*** Opening DATASET RECORDS ***
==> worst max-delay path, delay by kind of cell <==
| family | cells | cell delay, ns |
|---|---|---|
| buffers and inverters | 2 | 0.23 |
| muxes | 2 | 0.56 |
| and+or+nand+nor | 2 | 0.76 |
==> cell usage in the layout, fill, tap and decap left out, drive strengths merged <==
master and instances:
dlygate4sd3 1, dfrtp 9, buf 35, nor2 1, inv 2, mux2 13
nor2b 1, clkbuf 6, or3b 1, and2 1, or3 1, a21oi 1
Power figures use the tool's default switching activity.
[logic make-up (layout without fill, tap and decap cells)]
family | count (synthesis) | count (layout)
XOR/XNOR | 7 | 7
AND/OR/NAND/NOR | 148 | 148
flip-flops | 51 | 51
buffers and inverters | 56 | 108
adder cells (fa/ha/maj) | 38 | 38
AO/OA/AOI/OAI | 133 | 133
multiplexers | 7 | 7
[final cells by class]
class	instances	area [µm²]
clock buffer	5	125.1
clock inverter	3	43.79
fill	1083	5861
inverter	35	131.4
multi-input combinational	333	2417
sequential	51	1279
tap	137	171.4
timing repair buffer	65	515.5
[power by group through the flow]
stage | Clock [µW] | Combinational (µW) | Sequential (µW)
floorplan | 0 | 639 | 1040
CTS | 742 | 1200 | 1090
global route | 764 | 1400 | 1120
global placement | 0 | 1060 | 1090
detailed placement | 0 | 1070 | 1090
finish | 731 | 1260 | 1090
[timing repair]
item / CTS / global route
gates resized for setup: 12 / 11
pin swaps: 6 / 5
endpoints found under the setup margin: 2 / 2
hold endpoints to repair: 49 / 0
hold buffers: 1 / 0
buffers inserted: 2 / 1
*** Closing DATASET RECORDS ***
In the entries above, the lines from the one bearing "inverters | 2 | 0.23 |" up to and including the one bearing "global placement | 0 | 1060 | 1090" should be transcribed exactly; no other line is wanted.

▸ **RESULT FOR THIS TASK**
| buffers and inverters | 2 | 0.23 |
| muxes | 2 | 0.56 |
| and+or+nand+nor | 2 | 0.76 |
==> cell usage in the layout, fill, tap and decap left out, drive strengths merged <==
master and instances:
dlygate4sd3 1, dfrtp 9, buf 35, nor2 1, inv 2, mux2 13
nor2b 1, clkbuf 6, or3b 1, and2 1, or3 1, a21oi 1
Power figures use the tool's default switching activity.
[logic make-up (layout without fill, tap and decap cells)]
family | count (synthesis) | count (layout)
XOR/XNOR | 7 | 7
AND/OR/NAND/NOR | 148 | 148
flip-flops | 51 | 51
buffers and inverters | 56 | 108
adder cells (fa/ha/maj) | 38 | 38
AO/OA/AOI/OAI | 133 | 133
multiplexers | 7 | 7
[final cells by class]
class	instances	area [µm²]
clock buffer	5	125.1
clock inverter	3	43.79
fill	1083	5861
inverter	35	131.4
multi-input combinational	333	2417
sequential	51	1279
tap	137	171.4
timing repair buffer	65	515.5
[power by group through the flow]
stage | Clock [µW] | Combinational (µW) | Sequential (µW)
floorplan | 0 | 639 | 1040
CTS | 742 | 1200 | 1090
global route | 764 | 1400 | 1120
global placement | 0 | 1060 | 1090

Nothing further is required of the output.